Those who gave up for dead Intel’s Omni-Path fabric, which Intel began working on 2012 and stopped supporting seven years later, may want to re-think that. Cornelis Networks, the company breathing life into Omni-Path since 2020, has won an $18 million R&D contract from the U.S. National Nuclear Security Administration (NNSA).
The award is part of DOE’s Next-Generation High Performance Computing Network (NG-HPCN) project in support of NNSA’s Advanced Simulation and Computing (ASC) program. The project will be led by Lawrence Livermore National Laboratory for upcoming supercomputers at the NNSA Tri-Labs: LLNL, Los Alamos and Sandia National laboratories.

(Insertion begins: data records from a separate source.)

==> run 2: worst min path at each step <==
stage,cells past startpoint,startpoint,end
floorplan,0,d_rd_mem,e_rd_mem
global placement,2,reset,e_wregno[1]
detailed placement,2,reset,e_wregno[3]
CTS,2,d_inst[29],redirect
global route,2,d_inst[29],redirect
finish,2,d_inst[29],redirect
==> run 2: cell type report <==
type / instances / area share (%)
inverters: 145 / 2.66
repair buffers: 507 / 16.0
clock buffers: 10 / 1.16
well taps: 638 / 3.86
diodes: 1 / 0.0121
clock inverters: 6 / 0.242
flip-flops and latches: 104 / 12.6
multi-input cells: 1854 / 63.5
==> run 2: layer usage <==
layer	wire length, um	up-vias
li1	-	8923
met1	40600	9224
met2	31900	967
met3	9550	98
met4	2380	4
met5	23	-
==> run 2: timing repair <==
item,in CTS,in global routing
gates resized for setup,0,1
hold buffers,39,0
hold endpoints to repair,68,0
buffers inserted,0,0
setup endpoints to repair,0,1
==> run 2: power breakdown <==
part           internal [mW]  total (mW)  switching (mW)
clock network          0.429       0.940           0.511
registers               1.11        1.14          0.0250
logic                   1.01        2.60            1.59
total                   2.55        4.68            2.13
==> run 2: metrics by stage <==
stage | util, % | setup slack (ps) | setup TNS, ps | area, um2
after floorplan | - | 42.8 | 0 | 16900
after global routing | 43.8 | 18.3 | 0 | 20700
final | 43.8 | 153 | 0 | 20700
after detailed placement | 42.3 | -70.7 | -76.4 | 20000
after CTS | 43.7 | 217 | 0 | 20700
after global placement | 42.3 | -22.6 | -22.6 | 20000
## src/design/slicePkg.sv

```systemverilog
// Field encodings follow the 2901 microword layout; carry and overflow mean something only for arithmetic functions
`default_nettype none

package slicePkg;

    // Bits per slice; the lookahead terms inside bitSlice assume 4
    localparam int sliceWidth = 4;
    // 16-word register file
    localparam int regAddrWidth = 4;
    // Source in [2:0], function in [5:3], destination in [8:6]
    localparam int instrWidth = 9;

    // R and S operand pairs, named R then S
    typedef enum logic [2:0] {
        srcAQ,
        srcAB,
        srcZQ,
        srcZB,
        srcZA,
        srcDA,
        srcDQ,
        srcDZ
    } aluSrcE;

    // SUBR is S minus R, SUBS is R minus S
    typedef enum logic [2:0] {
        fnAdd,
        fnSubr,
        fnSubs,
        fnOr,
        fnAnd,
        fnNotRs,
        fnExor,
        fnExnor
    } aluFuncE;

    // D suffix shifts down (toward bit 0), U suffix shifts up
    typedef enum logic [2:0] {
        dstQReg,
        dstNop,
        dstRamA,
        dstRamF,
        dstRamQD,
        dstRamD,
        dstRamQU,
        dstRamU
    } aluDestE;

    // Registered result flags
    typedef struct packed {
        logic carry;
        logic overflow;
        logic zero;
        logic sign;
    } statusFlagsT;

endpackage

`default_nettype wire

```

## src/design/sliceCtrlIf.sv

```systemverilog
// Holds the latched microword shared by every slice; writeEn is a one-cycle strobe and the interface has no clock
`timescale 1ns/1ps
`default_nettype none

interface sliceCtrlIf ();
    import slicePkg::*;

    // Latched 9-bit instruction
    logic [instrWidth-1:0] instr;
    // A is read only, B is read and written
    logic [regAddrWidth-1:0] aAddr;
    logic [regAddrWidth-1:0] bAddr;
    // Register file and Q update enable
    logic writeEn;

    // Control FSM side
    modport ctrl (
        output instr,
        output aAddr,
        output bAddr,
        output writeEn
    );

    // Every bit slice reads the same copy
    modport slice (
        input instr,
        input aAddr,
        input bAddr,
        input writeEn
    );

endinterface

`default_nettype wire

```

## src/design/bitSlice.sv

```systemverilog
// One 4-bit 2901-style slice without tri-state output; registers and Q change only on edges with writeEn high
`timescale 1ns/1ps
`default_nettype none

module bitSlice (
    input  logic CLK,
    input  logic arstN,
    sliceCtrlIf.slice ctrl,
    input  logic [slicePkg::sliceWidth-1:0] d,
    input  logic cIn,
    input  logic ram0In,
    input  logic ram3In,
    input  logic q0In,
    input  logic q3In,
    output logic [slicePkg::sliceWidth-1:0] f,
    output logic [slicePkg::sliceWidth-1:0] y,
    output logic ram0Out,
    output logic ram3Out,
    output logic q0Out,
    output logic q3Out,
    output logic gBar,
    output logic pBar,
    output logic cOut,
    output logic ovr,
    output logic f3,
    output logic fZero
);
    import slicePkg::*;

    localparam int numWords = 2 ** regAddrWidth;

    // Two-port register file and Q
    logic [numWords-1:0][sliceWidth-1:0] ram;
    logic [sliceWidth-1:0] q;
    // Read ports and ALU operands
    logic [sliceWidth-1:0] aWord;
    logic [sliceWidth-1:0] bWord;
    logic [sliceWidth-1:0] r;
    logic [sliceWidth-1:0] s;
    // One extra bit on top catches the carry
    logic [sliceWidth:0] rExt;
    logic [sliceWidth:0] sExt;
    logic [sliceWidth:0] result;
    logic [sliceWidth-1:0] pTerm;
    logic [sliceWidth-1:0] gTerm;
    aluSrcE src;
    aluFuncE func;
    aluDestE dest;

    assign src  = aluSrcE'(ctrl.instr[2:0]);
    assign func = aluFuncE'(ctrl.instr[5:3]);
    assign dest = aluDestE'(ctrl.instr[8:6]);

    assign aWord = ram[ctrl.aAddr];
    assign bWord = ram[ctrl.bAddr];

    // R operand: A, D or zero
    always_comb begin
        case (src)
            srcAQ, srcAB: r = aWord;
            srcDA, srcDQ, srcDZ: r = d;
            default: r = '0;
        endcase
    end

    // S operand: Q, B, A or zero
    always_comb begin
        case (src)
            srcAQ, srcZQ, srcDQ: s = q;
            srcAB, srcZB: s = bWord;
            srcZA, srcDA: s = aWord;
            default: s = '0;
        endcase
    end

    // Subtraction inverts one side, carry-in supplies the +1
    assign rExt = (func == fnSubr) ? {1'b0, ~r} : {1'b0, r};
    assign sExt = (func == fnSubs) ? {1'b0, ~s} : {1'b0, s};

    always_comb begin
        case (func)
            fnAdd, fnSubr, fnSubs: result = rExt + sExt + {{sliceWidth{1'b0}}, cIn};
            fnOr: result = rExt | sExt;
            fnAnd: result = rExt & sExt;
            fnNotRs: result = ~rExt & sExt;
            fnExor: result = rExt ^ sExt;
            default: result = ~rExt ^ sExt;
        endcase
    end

    assign f     = result[sliceWidth-1:0];
    assign cOut  = result[sliceWidth];
    assign f3    = result[sliceWidth-1];
    assign fZero = ~|f;
    // Sign overflow: operands agree in sign, result does not
    assign ovr = ~(rExt[sliceWidth-1] ^ sExt[sliceWidth-1])
               & (rExt[sliceWidth-1] ^ result[sliceWidth-1]);

    // Lookahead terms on the possibly inverted operands
    assign pTerm = rExt[sliceWidth-1:0] | sExt[sliceWidth-1:0];
    assign gTerm = rExt[sliceWidth-1:0] & sExt[sliceWidth-1:0];
    assign pBar  = ~&pTerm;
    // Group generate, standard form
    assign gBar = ~(gTerm[3]
                  | (pTerm[3] & gTerm[2])
                  | (&pTerm[3:2] & gTerm[1])
                  | (&pTerm[3:1] & gTerm[0]));

    // RAMA passes A out, everything else shows F
    assign y = (dest == dstRamA) ? aWord : f;

    // Shift links to the neighbouring slices
    assign ram0Out = f[0];
    assign ram3Out = f[sliceWidth-1];
    assign q0Out   = q[0];
    assign q3Out   = q[sliceWidth-1];

    always_ff @(posedge CLK or negedge arstN) begin
        if (!arstN) begin
            ram <= '0;
            q   <= '0;
        end else if (ctrl.writeEn) begin
            // Register file write at the B address
            case (dest)
                dstRamA, dstRamF: ram[ctrl.bAddr] <= f;
                dstRamQD, dstRamD: ram[ctrl.bAddr] <= {ram3In, f[sliceWidth-1:1]};
                dstRamQU, dstRamU: ram[ctrl.bAddr] <= {f[sliceWidth-2:0], ram0In};
                default: ;
            endcase
            // Q load or shift
            case (dest)
                dstQReg: q <= f;
                dstRamQD: q <= {q3In, q[sliceWidth-1:1]};
                dstRamQU: q <= {q[sliceWidth-2:0], q0In};
                default: ;
            endcase
        end
    end

    // Storage moves only on the control FSM's execute strobe
    noWriteWhenIdle: assert property (@(posedge CLK) disable iff (!arstN)
        !ctrl.writeEn |=> ($stable(ram) && $stable(q)));

endmodule

`default_nettype wire

```

## src/design/carryLookahead.sv

```systemverilog
// Single-level lookahead over all slices; its carries only carry meaning for arithmetic functions
`timescale 1ns/1ps
`default_nettype none

module carryLookahead #(
    parameter int numSlices = 4
) (
    input  logic [numSlices-1:0] gBar,
    input  logic [numSlices-1:0] pBar,
    input  logic cIn,
    output logic [numSlices-1:0] carries,
    output logic cOut
);

    logic [numSlices-1:0] g;
    logic [numSlices-1:0] p;
    // Index k is the carry into slice k, top index is the word carry
    logic [numSlices:0] allCarry;
    logic [numSlices:0] rippleCarry;

    assign g = ~gBar;
    assign p = ~pBar;

    // Each carry is a flat sum of products, no carry feeds another
    always_comb begin
        logic term;
        allCarry = '0;
        for (int k = 0; k <= numSlices; k++) begin
            // Carry-in propagated through every lower slice
            term = cIn;
            for (int i = 0; i < k; i++) begin
                term = term & p[i];
            end
            allCarry[k] = term;
            // Slice j generates, all slices between propagate
            for (int j = 0; j < k; j++) begin
                term = g[j];
                for (int i = j + 1; i < k; i++) begin
                    term = term & p[i];
                end
                allCarry[k] = allCarry[k] | term;
            end
        end
    end

    assign carries = allCarry[numSlices-1:0];
    assign cOut    = allCarry[numSlices];

    // Slow ripple form, only for checking
    always_comb begin
        rippleCarry[0] = cIn;
        for (int k = 0; k < numSlices; k++) begin
            rippleCarry[k+1] = g[k] | (p[k] & rippleCarry[k]);
        end
    end

    // Lowest slice sees cIn and every upper carry matches a ripple
    always_comb begin
        lookaheadMatchesRipple: assert final (allCarry == rippleCarry);
    end

endmodule

`default_nettype wire

```

## src/design/microControl.sv

```systemverilog
// Four-phase req/ack sequencer running each microword once; the host must hold its inputs stable while req is high
`timescale 1ns/1ps
`default_nettype none

module microControl #(
    parameter int numSlices = 4
) (
    input  logic CLK,
    input  logic arstN,
    input  logic req,
    output logic ack,
    input  logic [slicePkg::instrWidth-1:0] instr,
    input  logic [slicePkg::regAddrWidth-1:0] aAddr,
    input  logic [slicePkg::regAddrWidth-1:0] bAddr,
    input  logic [numSlices*slicePkg::sliceWidth-1:0] dataIn,
    input  logic carryIn,
    sliceCtrlIf.ctrl ctrl,
    output logic [numSlices*slicePkg::sliceWidth-1:0] dataLatched,
    output logic carryLatched,
    input  logic [numSlices*slicePkg::sliceWidth-1:0] sliceY,
    input  logic sliceCarry,
    input  logic sliceOvr,
    input  logic sliceSign,
    input  logic sliceZero,
    output logic [numSlices*slicePkg::sliceWidth-1:0] dataOut,
    output slicePkg::statusFlagsT flags
);

    typedef enum logic [1:0] {
        stIdle,
        stExec,
        stDone
    } ctrlStateE;

    ctrlStateE state;
    ctrlStateE stateNext;
    // New request accepted this cycle
    logic latchEn;

    // Requests only count in IDLE with ack already low
    assign latchEn = (state == stIdle) && req && !ack;

    always_comb begin
        stateNext = state;
        case (state)
            stIdle: begin
                if (latchEn) begin
                    stateNext = stExec;
                end
            end
            // Exactly one execute cycle
            stExec: stateNext = stDone;
            // Held req parks the FSM here
            stDone: begin
                if (!req) begin
                    stateNext = stIdle;
                end
            end
            default: stateNext = stIdle;
        endcase
    end

    // The strobe is the EXEC state itself
    assign ctrl.writeEn = (state == stExec);

    always_ff @(posedge CLK or negedge arstN) begin
        if (!arstN) begin
            state   <= stIdle;
            ack     <= 1'b0;
            dataOut <= '0;
            flags   <= '0;
        end else begin
            state <= stateNext;
            if (state == stExec) begin
                // Result and flags captured on the same edge as the writes
                ack     <= 1'b1;
                dataOut <= sliceY;
                flags   <= '{carry: sliceCarry, overflow: sliceOvr,
                             zero: sliceZero, sign: sliceSign};
            end else if (state == stDone && !req) begin
                ack <= 1'b0;
            end
        end
    end

    // Latched microword, data word and carry-in for the slices and the lookahead
    always_ff @(posedge CLK or negedge arstN) begin
        if (!arstN) begin
            ctrl.instr   <= '0;
            ctrl.aAddr   <= '0;
            ctrl.bAddr   <= '0;
            dataLatched  <= '0;
            carryLatched <= 1'b0;
        end else if (latchEn) begin
            ctrl.instr   <= instr;
            ctrl.aAddr   <= aAddr;
            ctrl.bAddr   <= bAddr;
            dataLatched  <= dataIn;
            carryLatched <= carryIn;
        end
    end

    // ack rises only on an edge where the host was requesting
    ackNeedsReq: assert property (@(posedge CLK) disable iff (!arstN)
        $rose(ack) |-> $past(req));

    // One write per request, never back to back
    singleStrobe: assert property (@(posedge CLK) disable iff (!arstN)
        ctrl.writeEn |=> !ctrl.writeEn);

endmodule

`default_nettype wire

```

## src/design/slice16Top.sv

```systemverilog
// 16-bit unit of four slices with no output enable; carryOut and overflow are valid only after arithmetic functions
`timescale 1ns/1ps
`default_nettype none

module slice16Top #(
    parameter int numSlices = 4
) (
    input  logic CLK,
    input  logic arstN,
    input  logic req,
    output logic ack,
    input  logic [slicePkg::instrWidth-1:0] instr,
    input  logic [slicePkg::regAddrWidth-1:0] aAddr,
    input  logic [slicePkg::regAddrWidth-1:0] bAddr,
    input  logic [numSlices*slicePkg::sliceWidth-1:0] dataIn,
    input  logic carryIn,
    input  logic ramLsbIn,
    input  logic ramMsbIn,
    input  logic qLsbIn,
    input  logic qMsbIn,
    output logic [numSlices*slicePkg::sliceWidth-1:0] dataOut,
    output logic carryOut,
    output logic overflow,
    output logic zero,
    output logic sign
);
    import slicePkg::*;

    sliceCtrlIf ctrlIf ();

    // Word-wide buses built from the slice nibbles
    logic [numSlices*sliceWidth-1:0] dataLatched;
    logic [numSlices*sliceWidth-1:0] wordY;
    logic carryLatched;
    logic wordCarry;
    logic [numSlices-1:0] carries;
    // Per-slice status
    logic [numSlices-1:0] sliceGBar;
    logic [numSlices-1:0] slicePBar;
    logic [numSlices-1:0] sliceCOut;
    logic [numSlices-1:0] sliceOvr;
    logic [numSlices-1:0] sliceF3;
    logic [numSlices-1:0] sliceZero;
    // Shift links, one bit per slice
    logic [numSlices-1:0] ram0Out;
    logic [numSlices-1:0] ram3Out;
    logic [numSlices-1:0] q0Out;
    logic [numSlices-1:0] q3Out;
    logic [numSlices-1:0] ram0In;
    logic [numSlices-1:0] ram3In;
    logic [numSlices-1:0] q0In;
    logic [numSlices-1:0] q3In;
    statusFlagsT flags;

    // Down shift takes the next slice up, MSB fill at the top
    assign ram3In = {ramMsbIn, ram0Out[numSlices-1:1]};
    assign q3In   = {qMsbIn, q0Out[numSlices-1:1]};
    // Up shift takes the next slice down, LSB fill at the bottom
    assign ram0In = {ram3Out[numSlices-2:0], ramLsbIn};
    assign q0In   = {q3Out[numSlices-2:0], qLsbIn};

    microControl #(.numSlices(numSlices)) control (
        .CLK,
        .arstN,
        .req,
        .ack,
        .instr,
        .aAddr,
        .bAddr,
        .dataIn,
        .carryIn,
        .ctrl(ctrlIf.ctrl),
        .dataLatched,
        .carryLatched,
        .sliceY(wordY),
        .sliceCarry(wordCarry),
        .sliceOvr(sliceOvr[numSlices-1]),
        .sliceSign(sliceF3[numSlices-1]),
        .sliceZero(&sliceZero),
        .dataOut,
        .flags
    );

    carryLookahead #(.numSlices(numSlices)) lookahead (
        .gBar(sliceGBar),
        .pBar(slicePBar),
        .cIn(carryLatched),
        .carries,
        .cOut(wordCarry)
    );

    for (genvar k = 0; k < numSlices; k++) begin : sliceGen
        bitSlice slice (
            .CLK,
            .arstN,
            .ctrl(ctrlIf.slice),
            .d(dataLatched[k*sliceWidth +: sliceWidth]),
            .cIn(carries[k]),
            .ram0In(ram0In[k]),
            .ram3In(ram3In[k]),
            .q0In(q0In[k]),
            .q3In(q3In[k]),
            .f(),
            .y(wordY[k*sliceWidth +: sliceWidth]),
            .ram0Out(ram0Out[k]),
            .ram3Out(ram3Out[k]),
            .q0Out(q0Out[k]),
            .q3Out(q3Out[k]),
            .gBar(sliceGBar[k]),
            .pBar(slicePBar[k]),
            .cOut(sliceCOut[k]),
            .ovr(sliceOvr[k]),
            .f3(sliceF3[k]),
            .fZero(sliceZero[k])
        );
    end

    assign carryOut = flags.carry;
    assign overflow = flags.overflow;
    assign zero     = flags.zero;
    assign sign     = flags.sign;

    // Lookahead carries equal each slice's own ripple carry-out
    carryChainAgrees: assert property (@(posedge CLK) disable iff (!arstN)
        (ctrlIf.writeEn && (ctrlIf.instr[5:3] inside {fnAdd, fnSubr, fnSubs}))
        |-> ({wordCarry, carries[numSlices-1:1]} == sliceCOut));

endmodule

`default_nettype wire

```

## config.mk

```make
export PLATFORM = sky130hd
export DESIGN_NAME = slice16Top
export DESIGN_NICKNAME = d
export VERILOG_FILES = /design/src/design/slicePkg.sv /design/src/design/sliceCtrlIf.sv /design/src/design/bitSlice.sv /design/src/design/carryLookahead.sv /design/src/design/microControl.sv /design/src/design/slice16Top.sv
export SDC_FILE = /design/constraint.sdc
export NUM_CORES = 1
export LEC_CHECK = 0
export BUFFER_PORTS_ARGS = -buffer_cell sky130_fd_sc_hd__buf_2
export CORE_MARGIN = 1.5
export CORE_UTILIZATION = 50
export CTS_CLUSTER_DIAMETER = 40
export DETAILED_ROUTE_END_ITERATION = 7
export PLACE_DENSITY = 0.77
export SYNTH_ARGS = -nofsm -noshare
export SYNTH_HDL_FRONTEND = slang
export SYNTH_SLANG_ARGS = --single-unit
```

## constraint.sdc

```tcl
create_clock -name CLK -period 5.7 [get_ports CLK]
set_input_delay 0.855 -clock CLK [delete_from_list [all_inputs] [get_ports CLK]]
set_output_delay 0.855 -clock CLK [all_outputs]
set_load 0.05 [all_outputs]
```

The networking technologies will be built for HPC, AI, machine learning and HPDA (high-performance data analytics) to support such applications as stockpile stewardship, fusion research, advanced manufacturing, climate research and other open science on future ASC HPC systems, NNSA said. The project,
“As we move into exascale supercomputing and beyond, and increasingly rely on emerging technologies to achieve our mission objectives, we will need creative high-performance solutions to meet future challenges,” said NNSA ASC program director Thuc Hoang.
Cornelis positions itself as “the only domestic, OEM-independent, CPU/GPU agnostic high performance” fabric provider. The company has gained traction in the federal market sector — last November, Cornelis announced a DOE/NNSA contract to provide fabric networking for the NNSA’s Tri-Laboratory Commodity Technology System 2 (CTS-2) system contract (see our SC21 video interview with Cornelis CEO Phil Murphy).
The company said its first deliverable under the new DOE award will be Omni-Path Express (OPX), a new host stack based on the OpenFabrics Alliance libfabric, to be launched at the ISC 2022 conference in Germany later this month. OPX will have a host architecture based on OpenFabrics Interfaces (OFI) and offer “significant application performance gains resulting from accelerated fabric performance…” and “broad support for application-critical technologies including all popular MPIs, alternative programming models like SHMEM and Chapel, AI frameworks, object storage file systems like DAOS, and all popular GPUs.” The company added it will be the “foundational software for Cornelis’ next generation Omni-Path fabric architecture.”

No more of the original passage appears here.